Friend Request is director Simon Verhoeven’s second film and is the latest iteration of social media inspired horror/thriller film. It stars Alycia Debnam-Carey as Laura, a nice college student who befriends an outcast named Marina (Liesl Ahlers) who is desperate for a single friend in both real life and Facebook. When Marina comes off a little strong and desperate through countless unanswered Facebook messages, Laura tells a lie about celebrating her birthday privately with her boyfriend, when really she’s spending it with all of her closest friends and mother. Of course, though, she’s tagged in photos on Facebook by her friends and Marina sees them, so she now has her motivation to wreak havoc on the lives of Laura and all of her innocent friends.

I can’t believe I just typed that.

In fact, I can’t believe I’m writing a review for this movie. It’s everything one could imagine it would be. I haven’t seen 2015’s Unfriended, but I can’t imagine it being any different than this one. That’s the world we live in now though – where social media is a staple in today’s society and subject to being the focal point of different mediums of entertainment. I think the very first problem these two films have is the fact that they don’t seem to know their audience. I didn’t grow up with social media at a young age or throughout high school, but it’s clearly a large part of the younger generation’s lives. So why are these films rated R? I think there’s a huge opportunity loss by excluding the younger PG-13 audience that would relate to it easier. On the flipside, Unfriended made $30 million on a $1 million budget so maybe they don’t need to market to the younger audience after all. From what I saw in Friend Request, the extra blood and gore probably isn’t worth the limited audience of an R rating, but I digress…

Friend Request begins with the announcement that there’s been a suicide by one of the students in the school. The camera pans to our protagonist and she has a look of dread on her face as she notices an empty seat in her classroom. Flashback to two weeks ago and our movie begins. We start by seeing Laura’s life posted throughout various onscreen Facebook posts, including an actual counter of watching her number of friends rise. It’s a cheap but effective way to let the audience get a grasp as to what kind of person Laura is and how social media affects her life. She isn’t a bad person. The film could have easily followed the typical trope of her treating Marina poorly and force her to reevaluate her life choices about being a bully, but it doesn’t. In fact, the only arguably bad thing she does in this movie is lie to Marina about her birthday celebration and I think anybody in her situation would have felt the same way or tried to handle it in a way that didn’t hurt her feelings.

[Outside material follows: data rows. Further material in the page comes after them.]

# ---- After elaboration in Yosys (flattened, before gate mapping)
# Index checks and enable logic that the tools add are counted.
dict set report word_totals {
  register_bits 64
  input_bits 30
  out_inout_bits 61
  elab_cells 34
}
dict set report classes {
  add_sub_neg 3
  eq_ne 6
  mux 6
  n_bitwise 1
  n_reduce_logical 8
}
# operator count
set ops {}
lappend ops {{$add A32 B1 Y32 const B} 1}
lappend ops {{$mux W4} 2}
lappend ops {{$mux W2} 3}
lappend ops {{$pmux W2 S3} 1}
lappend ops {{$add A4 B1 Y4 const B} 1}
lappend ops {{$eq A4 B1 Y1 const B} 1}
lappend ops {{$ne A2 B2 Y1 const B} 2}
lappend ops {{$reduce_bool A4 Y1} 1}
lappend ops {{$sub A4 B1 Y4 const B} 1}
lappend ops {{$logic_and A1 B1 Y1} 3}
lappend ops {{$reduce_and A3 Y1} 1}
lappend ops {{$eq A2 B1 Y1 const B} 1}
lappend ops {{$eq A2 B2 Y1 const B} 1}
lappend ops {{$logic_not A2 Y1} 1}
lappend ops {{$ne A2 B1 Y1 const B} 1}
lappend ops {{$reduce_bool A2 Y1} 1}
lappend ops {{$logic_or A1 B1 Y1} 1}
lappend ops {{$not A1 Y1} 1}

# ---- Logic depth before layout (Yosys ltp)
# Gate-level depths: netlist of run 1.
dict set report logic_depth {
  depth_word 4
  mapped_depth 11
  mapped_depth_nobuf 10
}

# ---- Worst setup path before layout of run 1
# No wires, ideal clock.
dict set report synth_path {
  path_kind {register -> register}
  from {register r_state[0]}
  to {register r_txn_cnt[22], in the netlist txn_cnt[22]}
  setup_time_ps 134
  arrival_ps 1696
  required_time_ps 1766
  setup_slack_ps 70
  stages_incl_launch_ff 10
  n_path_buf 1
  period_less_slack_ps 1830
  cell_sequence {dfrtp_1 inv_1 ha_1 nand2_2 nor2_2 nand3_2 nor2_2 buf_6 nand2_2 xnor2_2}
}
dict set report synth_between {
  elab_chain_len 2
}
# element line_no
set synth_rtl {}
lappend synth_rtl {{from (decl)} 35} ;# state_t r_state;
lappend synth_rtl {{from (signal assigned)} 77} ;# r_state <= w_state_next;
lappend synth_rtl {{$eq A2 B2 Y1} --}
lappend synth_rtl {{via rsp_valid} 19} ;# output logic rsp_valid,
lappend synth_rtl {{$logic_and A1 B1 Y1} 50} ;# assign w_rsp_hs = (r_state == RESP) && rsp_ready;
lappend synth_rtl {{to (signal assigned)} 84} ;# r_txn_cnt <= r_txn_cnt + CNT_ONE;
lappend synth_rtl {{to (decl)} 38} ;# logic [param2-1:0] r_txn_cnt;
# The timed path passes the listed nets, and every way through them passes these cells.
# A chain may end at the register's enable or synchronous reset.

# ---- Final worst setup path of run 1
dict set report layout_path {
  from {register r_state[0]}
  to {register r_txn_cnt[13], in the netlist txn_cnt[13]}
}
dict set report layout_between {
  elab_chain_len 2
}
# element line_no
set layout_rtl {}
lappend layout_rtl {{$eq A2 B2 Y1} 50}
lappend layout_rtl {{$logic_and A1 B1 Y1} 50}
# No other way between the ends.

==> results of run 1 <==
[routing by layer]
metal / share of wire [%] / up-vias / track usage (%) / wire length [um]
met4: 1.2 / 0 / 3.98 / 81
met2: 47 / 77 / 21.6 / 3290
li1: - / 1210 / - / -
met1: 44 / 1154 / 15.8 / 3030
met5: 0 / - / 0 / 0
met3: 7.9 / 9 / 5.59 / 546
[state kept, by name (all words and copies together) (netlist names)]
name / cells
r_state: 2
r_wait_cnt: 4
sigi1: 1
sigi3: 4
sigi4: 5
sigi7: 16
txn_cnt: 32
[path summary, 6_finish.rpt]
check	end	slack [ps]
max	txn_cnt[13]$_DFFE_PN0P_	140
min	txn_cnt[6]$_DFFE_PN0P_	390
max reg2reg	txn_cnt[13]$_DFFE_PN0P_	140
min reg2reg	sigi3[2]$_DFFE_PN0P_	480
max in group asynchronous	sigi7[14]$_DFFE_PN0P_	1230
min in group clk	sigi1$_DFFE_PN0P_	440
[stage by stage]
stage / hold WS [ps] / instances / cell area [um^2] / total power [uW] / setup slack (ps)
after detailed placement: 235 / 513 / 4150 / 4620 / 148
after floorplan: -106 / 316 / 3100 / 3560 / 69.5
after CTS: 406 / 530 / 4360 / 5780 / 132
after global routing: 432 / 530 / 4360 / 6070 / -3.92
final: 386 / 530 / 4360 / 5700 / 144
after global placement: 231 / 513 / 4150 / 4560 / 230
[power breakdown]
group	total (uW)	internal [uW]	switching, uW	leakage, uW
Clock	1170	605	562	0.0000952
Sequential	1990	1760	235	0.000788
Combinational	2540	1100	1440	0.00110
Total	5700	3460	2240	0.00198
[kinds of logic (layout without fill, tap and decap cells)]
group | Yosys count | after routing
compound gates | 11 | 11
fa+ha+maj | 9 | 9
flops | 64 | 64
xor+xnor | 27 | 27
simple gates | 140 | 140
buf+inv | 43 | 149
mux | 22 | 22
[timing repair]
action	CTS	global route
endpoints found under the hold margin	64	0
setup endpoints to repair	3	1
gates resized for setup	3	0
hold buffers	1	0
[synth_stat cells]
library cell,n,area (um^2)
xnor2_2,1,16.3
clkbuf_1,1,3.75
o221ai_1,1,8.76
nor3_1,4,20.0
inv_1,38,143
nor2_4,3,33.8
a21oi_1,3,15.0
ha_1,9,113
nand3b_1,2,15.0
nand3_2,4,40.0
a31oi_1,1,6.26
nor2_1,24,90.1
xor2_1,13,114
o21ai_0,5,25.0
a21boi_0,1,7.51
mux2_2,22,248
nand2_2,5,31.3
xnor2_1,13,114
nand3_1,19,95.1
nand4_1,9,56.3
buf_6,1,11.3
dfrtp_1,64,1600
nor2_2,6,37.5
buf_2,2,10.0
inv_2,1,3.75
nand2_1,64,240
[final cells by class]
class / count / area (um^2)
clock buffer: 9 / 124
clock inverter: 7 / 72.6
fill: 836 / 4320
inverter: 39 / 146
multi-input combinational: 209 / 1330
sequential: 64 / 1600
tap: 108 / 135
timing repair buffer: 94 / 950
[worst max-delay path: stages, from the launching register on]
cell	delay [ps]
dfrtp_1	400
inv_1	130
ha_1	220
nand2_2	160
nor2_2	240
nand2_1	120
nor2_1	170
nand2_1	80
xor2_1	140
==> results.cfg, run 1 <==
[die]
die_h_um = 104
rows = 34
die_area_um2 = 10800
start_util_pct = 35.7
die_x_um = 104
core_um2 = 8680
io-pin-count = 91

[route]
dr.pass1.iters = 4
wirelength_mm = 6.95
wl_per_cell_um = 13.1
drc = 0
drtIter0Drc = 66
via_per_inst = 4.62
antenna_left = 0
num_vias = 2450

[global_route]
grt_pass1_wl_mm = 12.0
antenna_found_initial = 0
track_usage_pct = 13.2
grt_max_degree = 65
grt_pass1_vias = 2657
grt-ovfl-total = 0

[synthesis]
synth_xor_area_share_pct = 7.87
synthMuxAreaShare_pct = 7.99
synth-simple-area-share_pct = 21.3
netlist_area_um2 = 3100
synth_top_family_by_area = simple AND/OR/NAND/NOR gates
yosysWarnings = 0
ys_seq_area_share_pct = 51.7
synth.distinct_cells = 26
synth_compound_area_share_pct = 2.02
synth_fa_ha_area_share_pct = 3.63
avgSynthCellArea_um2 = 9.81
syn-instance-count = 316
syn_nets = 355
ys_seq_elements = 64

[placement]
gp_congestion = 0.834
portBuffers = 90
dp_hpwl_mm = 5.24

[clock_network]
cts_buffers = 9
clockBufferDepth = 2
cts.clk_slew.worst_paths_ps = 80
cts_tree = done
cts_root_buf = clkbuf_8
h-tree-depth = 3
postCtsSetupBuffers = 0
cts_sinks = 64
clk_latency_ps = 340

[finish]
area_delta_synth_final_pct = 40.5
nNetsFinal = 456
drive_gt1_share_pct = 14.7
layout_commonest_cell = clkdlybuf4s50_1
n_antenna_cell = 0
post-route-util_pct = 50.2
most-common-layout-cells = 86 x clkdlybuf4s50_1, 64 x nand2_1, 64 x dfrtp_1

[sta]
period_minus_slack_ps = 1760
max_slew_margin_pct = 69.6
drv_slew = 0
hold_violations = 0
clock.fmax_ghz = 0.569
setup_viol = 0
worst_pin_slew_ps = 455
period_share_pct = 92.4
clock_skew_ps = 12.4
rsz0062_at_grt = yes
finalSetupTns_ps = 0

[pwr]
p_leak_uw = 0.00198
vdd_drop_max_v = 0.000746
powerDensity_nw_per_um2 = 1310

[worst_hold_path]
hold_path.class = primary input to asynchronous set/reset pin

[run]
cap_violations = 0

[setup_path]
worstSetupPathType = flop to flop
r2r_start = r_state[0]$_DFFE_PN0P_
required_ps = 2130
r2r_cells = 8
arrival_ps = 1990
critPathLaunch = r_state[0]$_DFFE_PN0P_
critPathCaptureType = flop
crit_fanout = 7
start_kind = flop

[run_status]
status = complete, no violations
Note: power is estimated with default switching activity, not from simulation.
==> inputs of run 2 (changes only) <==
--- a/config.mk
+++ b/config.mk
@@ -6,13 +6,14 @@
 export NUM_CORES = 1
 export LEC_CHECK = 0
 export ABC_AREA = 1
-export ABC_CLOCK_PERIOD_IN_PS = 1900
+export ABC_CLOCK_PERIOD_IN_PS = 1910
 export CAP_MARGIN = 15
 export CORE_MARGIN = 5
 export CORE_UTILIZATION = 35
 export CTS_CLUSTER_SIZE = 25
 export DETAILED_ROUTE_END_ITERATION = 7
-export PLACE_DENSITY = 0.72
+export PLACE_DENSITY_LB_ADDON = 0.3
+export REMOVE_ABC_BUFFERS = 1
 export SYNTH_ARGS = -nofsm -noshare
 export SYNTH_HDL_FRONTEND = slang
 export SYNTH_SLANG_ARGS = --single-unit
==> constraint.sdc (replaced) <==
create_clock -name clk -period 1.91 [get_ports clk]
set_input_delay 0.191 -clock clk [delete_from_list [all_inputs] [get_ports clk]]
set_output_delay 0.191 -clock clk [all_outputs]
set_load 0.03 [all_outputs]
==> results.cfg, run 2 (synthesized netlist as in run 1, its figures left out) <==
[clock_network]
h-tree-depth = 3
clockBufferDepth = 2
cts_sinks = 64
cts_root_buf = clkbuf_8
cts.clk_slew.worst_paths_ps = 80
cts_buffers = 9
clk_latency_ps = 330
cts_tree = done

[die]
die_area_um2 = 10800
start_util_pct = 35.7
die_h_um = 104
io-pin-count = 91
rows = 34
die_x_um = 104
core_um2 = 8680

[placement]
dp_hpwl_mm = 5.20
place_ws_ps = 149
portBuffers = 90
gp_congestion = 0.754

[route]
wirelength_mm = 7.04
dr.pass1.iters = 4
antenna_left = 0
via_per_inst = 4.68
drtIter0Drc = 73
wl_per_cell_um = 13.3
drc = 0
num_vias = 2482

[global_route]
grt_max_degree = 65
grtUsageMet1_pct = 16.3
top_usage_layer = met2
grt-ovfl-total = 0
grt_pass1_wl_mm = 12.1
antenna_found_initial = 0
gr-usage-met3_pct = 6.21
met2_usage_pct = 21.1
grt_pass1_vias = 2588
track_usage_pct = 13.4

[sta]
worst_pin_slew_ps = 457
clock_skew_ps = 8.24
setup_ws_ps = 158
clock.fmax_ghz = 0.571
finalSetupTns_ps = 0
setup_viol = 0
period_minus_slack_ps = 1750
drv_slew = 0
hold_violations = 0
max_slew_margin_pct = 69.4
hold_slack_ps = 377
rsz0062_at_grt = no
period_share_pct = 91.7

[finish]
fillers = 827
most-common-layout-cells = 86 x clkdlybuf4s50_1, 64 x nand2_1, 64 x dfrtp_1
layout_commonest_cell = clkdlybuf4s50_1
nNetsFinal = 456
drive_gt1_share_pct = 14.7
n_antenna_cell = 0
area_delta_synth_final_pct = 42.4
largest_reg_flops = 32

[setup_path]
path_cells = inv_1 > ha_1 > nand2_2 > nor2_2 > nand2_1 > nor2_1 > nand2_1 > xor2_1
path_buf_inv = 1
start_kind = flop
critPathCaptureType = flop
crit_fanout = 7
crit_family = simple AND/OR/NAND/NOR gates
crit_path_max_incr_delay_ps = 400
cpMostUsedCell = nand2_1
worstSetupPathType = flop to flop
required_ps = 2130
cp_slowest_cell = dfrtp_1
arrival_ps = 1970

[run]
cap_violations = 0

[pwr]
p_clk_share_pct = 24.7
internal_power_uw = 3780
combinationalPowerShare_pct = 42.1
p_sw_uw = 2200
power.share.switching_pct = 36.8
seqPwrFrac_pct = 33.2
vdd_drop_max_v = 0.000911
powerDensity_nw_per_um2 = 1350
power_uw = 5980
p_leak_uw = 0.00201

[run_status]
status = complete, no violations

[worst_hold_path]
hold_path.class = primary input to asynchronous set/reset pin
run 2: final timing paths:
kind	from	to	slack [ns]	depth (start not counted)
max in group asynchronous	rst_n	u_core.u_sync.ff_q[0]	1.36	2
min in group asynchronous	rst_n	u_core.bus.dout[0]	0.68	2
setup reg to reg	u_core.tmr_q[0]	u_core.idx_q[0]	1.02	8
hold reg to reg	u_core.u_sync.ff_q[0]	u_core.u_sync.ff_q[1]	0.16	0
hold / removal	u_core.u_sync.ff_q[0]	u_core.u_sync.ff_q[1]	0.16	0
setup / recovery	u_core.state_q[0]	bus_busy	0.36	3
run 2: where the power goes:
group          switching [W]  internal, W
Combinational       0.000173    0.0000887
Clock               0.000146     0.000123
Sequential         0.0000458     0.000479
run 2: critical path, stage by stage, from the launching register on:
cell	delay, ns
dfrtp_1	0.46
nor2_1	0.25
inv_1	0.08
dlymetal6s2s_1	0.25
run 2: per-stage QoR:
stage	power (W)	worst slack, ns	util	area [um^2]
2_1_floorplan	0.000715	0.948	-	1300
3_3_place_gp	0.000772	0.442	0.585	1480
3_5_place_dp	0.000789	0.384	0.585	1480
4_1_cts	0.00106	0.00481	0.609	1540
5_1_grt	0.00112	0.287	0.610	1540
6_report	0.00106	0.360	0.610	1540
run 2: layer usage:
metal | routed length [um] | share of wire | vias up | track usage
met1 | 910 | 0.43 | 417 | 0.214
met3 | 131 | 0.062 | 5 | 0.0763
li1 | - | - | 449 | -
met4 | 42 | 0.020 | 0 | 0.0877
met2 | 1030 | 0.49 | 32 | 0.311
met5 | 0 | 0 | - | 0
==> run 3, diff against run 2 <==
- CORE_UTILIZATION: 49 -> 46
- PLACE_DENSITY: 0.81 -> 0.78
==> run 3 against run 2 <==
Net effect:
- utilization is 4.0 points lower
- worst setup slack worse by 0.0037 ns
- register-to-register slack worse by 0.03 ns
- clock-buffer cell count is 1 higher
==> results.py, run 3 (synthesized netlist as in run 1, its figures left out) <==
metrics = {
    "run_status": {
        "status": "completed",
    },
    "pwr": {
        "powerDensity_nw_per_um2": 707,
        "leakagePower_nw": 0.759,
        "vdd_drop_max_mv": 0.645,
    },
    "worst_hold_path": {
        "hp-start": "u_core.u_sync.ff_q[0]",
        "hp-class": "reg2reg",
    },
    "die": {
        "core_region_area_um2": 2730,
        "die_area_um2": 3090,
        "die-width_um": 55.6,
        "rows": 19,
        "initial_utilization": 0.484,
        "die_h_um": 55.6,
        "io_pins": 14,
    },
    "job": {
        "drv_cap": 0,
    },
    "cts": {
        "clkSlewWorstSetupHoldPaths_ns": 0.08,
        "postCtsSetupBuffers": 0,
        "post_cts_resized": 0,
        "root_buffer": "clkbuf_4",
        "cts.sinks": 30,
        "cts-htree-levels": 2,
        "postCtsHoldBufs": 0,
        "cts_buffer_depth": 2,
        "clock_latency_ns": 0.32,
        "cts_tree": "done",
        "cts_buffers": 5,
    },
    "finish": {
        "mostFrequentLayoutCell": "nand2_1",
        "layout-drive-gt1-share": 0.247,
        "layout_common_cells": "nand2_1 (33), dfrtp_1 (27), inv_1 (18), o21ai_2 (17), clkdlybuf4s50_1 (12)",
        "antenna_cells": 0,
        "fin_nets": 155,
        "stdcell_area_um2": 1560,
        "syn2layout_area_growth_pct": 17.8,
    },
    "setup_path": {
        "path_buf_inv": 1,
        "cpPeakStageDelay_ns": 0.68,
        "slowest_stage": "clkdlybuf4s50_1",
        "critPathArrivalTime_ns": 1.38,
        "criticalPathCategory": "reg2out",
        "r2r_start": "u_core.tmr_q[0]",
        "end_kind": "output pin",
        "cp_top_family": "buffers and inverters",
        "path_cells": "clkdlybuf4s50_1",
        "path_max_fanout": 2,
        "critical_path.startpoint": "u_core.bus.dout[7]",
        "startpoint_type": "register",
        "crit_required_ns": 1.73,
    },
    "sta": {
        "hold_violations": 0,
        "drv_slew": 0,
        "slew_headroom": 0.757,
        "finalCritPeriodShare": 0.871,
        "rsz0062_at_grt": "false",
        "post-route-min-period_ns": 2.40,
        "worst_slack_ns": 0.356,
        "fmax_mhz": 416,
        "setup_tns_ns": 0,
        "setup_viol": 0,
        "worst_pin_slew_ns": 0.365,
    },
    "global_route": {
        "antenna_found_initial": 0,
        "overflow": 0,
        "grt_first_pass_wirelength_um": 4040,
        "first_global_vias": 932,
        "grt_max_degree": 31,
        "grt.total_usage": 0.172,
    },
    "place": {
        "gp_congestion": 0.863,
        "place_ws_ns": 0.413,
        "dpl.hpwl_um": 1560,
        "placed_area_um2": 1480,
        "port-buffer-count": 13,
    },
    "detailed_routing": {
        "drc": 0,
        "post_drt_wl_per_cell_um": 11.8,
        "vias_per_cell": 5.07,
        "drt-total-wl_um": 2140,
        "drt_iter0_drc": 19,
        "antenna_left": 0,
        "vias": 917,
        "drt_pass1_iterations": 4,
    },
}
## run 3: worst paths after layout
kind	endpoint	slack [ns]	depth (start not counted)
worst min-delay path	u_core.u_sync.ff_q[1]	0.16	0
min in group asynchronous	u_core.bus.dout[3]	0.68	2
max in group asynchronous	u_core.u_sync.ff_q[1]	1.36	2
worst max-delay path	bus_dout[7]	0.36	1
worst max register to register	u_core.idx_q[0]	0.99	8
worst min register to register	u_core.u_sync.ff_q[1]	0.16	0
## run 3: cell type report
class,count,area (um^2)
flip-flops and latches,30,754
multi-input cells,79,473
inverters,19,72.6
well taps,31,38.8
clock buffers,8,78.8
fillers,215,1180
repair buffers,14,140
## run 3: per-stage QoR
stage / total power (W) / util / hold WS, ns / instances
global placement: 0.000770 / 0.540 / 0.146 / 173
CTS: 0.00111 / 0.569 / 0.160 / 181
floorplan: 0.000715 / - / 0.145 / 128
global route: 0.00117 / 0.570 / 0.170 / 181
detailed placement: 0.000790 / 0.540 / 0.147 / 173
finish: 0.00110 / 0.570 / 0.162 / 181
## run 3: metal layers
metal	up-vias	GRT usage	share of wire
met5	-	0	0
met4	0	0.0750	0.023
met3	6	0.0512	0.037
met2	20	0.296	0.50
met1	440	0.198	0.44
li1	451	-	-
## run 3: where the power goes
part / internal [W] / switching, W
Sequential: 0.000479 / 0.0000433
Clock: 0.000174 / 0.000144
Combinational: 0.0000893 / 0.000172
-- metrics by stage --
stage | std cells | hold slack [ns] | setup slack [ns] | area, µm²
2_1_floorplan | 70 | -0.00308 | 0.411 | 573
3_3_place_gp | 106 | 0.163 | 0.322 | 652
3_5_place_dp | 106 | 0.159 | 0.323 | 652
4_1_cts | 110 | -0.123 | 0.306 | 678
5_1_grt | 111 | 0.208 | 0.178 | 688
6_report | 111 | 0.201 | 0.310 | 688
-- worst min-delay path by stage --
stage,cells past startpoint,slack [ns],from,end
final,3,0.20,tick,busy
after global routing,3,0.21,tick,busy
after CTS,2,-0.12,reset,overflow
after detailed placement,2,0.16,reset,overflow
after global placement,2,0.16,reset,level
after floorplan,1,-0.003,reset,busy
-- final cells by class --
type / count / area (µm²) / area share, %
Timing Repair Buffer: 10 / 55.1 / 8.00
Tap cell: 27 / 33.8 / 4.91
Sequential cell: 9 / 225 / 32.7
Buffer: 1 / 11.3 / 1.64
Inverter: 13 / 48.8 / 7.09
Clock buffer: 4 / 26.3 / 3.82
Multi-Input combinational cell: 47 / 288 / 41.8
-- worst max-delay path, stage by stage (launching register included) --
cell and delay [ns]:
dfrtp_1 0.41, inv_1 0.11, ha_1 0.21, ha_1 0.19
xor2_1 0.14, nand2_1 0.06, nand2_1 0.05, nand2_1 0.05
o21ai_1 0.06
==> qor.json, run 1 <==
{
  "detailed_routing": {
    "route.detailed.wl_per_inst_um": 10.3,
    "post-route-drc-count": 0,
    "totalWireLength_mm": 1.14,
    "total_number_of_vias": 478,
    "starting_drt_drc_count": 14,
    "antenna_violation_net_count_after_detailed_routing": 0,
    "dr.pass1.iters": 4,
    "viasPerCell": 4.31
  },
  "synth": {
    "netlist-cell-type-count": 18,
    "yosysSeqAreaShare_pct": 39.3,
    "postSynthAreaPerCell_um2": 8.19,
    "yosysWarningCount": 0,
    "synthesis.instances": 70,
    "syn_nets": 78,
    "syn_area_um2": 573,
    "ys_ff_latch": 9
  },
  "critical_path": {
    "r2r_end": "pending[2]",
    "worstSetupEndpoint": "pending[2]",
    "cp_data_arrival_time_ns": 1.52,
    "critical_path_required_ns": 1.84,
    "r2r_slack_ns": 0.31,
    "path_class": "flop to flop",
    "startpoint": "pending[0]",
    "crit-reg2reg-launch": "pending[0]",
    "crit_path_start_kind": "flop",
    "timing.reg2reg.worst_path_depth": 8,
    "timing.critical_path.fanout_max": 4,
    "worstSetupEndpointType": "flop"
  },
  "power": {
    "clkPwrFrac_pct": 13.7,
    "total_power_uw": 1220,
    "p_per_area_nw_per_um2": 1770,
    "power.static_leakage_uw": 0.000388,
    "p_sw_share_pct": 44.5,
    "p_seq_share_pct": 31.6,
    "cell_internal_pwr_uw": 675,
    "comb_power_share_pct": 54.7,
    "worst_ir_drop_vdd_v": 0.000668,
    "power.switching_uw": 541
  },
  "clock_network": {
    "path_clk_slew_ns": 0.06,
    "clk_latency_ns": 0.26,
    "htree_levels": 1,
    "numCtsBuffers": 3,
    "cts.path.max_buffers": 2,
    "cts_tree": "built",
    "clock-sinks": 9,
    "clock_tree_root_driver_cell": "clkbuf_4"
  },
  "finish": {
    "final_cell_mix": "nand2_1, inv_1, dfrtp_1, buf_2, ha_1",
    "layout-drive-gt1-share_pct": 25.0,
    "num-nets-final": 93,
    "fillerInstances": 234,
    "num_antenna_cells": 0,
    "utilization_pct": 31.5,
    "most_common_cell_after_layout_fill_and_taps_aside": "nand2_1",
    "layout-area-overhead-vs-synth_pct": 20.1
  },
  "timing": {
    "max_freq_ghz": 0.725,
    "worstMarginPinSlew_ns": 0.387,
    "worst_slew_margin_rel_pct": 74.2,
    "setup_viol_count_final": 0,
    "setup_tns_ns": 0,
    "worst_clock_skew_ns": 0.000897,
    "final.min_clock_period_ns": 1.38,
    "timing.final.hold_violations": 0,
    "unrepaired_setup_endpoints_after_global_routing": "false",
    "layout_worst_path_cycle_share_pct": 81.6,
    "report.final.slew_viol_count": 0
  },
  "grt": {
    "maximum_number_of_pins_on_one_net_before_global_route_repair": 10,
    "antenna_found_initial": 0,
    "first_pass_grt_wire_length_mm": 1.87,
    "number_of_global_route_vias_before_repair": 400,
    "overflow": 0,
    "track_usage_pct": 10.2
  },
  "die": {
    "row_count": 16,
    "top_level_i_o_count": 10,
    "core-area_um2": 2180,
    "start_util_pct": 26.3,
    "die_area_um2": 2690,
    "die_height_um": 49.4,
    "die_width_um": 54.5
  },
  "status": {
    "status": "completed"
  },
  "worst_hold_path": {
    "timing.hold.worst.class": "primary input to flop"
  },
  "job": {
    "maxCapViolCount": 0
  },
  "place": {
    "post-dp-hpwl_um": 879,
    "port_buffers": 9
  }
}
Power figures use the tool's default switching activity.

Marina becomes distraught after finding out that Laura has unfriended her on Facebook and lied to her about her birthday and sadly takes her own life – but not before recording it and sharing it online. This is where the supernatural and incredibly unrealistic part of the film takes over, as she somehow has control of Facebook entirely. Marina, even through death, is controlling Laura’s online profile and sharing her death video tagging all 800+ friends that Laura had. Laura cannot delete the posts and when she tries to post herself, a glitch takes over and prevents it. Of course, she also cannot delete her profile, nor can any of her five closest friends in which this curse seems to be limited. What takes the cake though is that she actually calls Facebook support and they can’t do anything for her! Think about this – a girl’s life is taken, a disturbing video of it is shared over and over again tagging 800+ people on Facebook and therefore assumedly visible to anyone they are connected with, and the police and Facebook support can’t do anything to take it down?

Please.

I was completely checked out from the plot by about a third of the way through. Marina’s goal is to make Laura feel as lonely as she was, so she begins haunting all of her closest friends. We see the Facebook friend counter come up multiple times throughout the remainder of the film as Laura unwillingly shares more and more disturbing videos at Marina’s hand and people begin to delete her. The second act is basically all exposition, as Laura finds out about Marina’s childhood and the only other person in the world who’s named Kobe (Connor Paolo) researches witchcraft rituals to explain what’s happening.

I would say the film does succeed in earning its jump scares for the most part. My viewing audience was incredibly engaged, which is something I haven’t seen in quite awhile. The film even succeeds in faking the audience out with typical horror movie tropes at times, such as opening a refrigerator at such an angle that when it’s closed something will be behind it.

In the end though, there’s nothing redeeming about Friend Request or its characters. My biggest complaint about the film was its resolution – or rather, lack thereof. It tries so hard to hit the viewer with a gotcha-esque ending but ultimately falls incredibly short of making any sense at all. There is no resolution nor any answers – only eternal punishment and death because someone told a lie.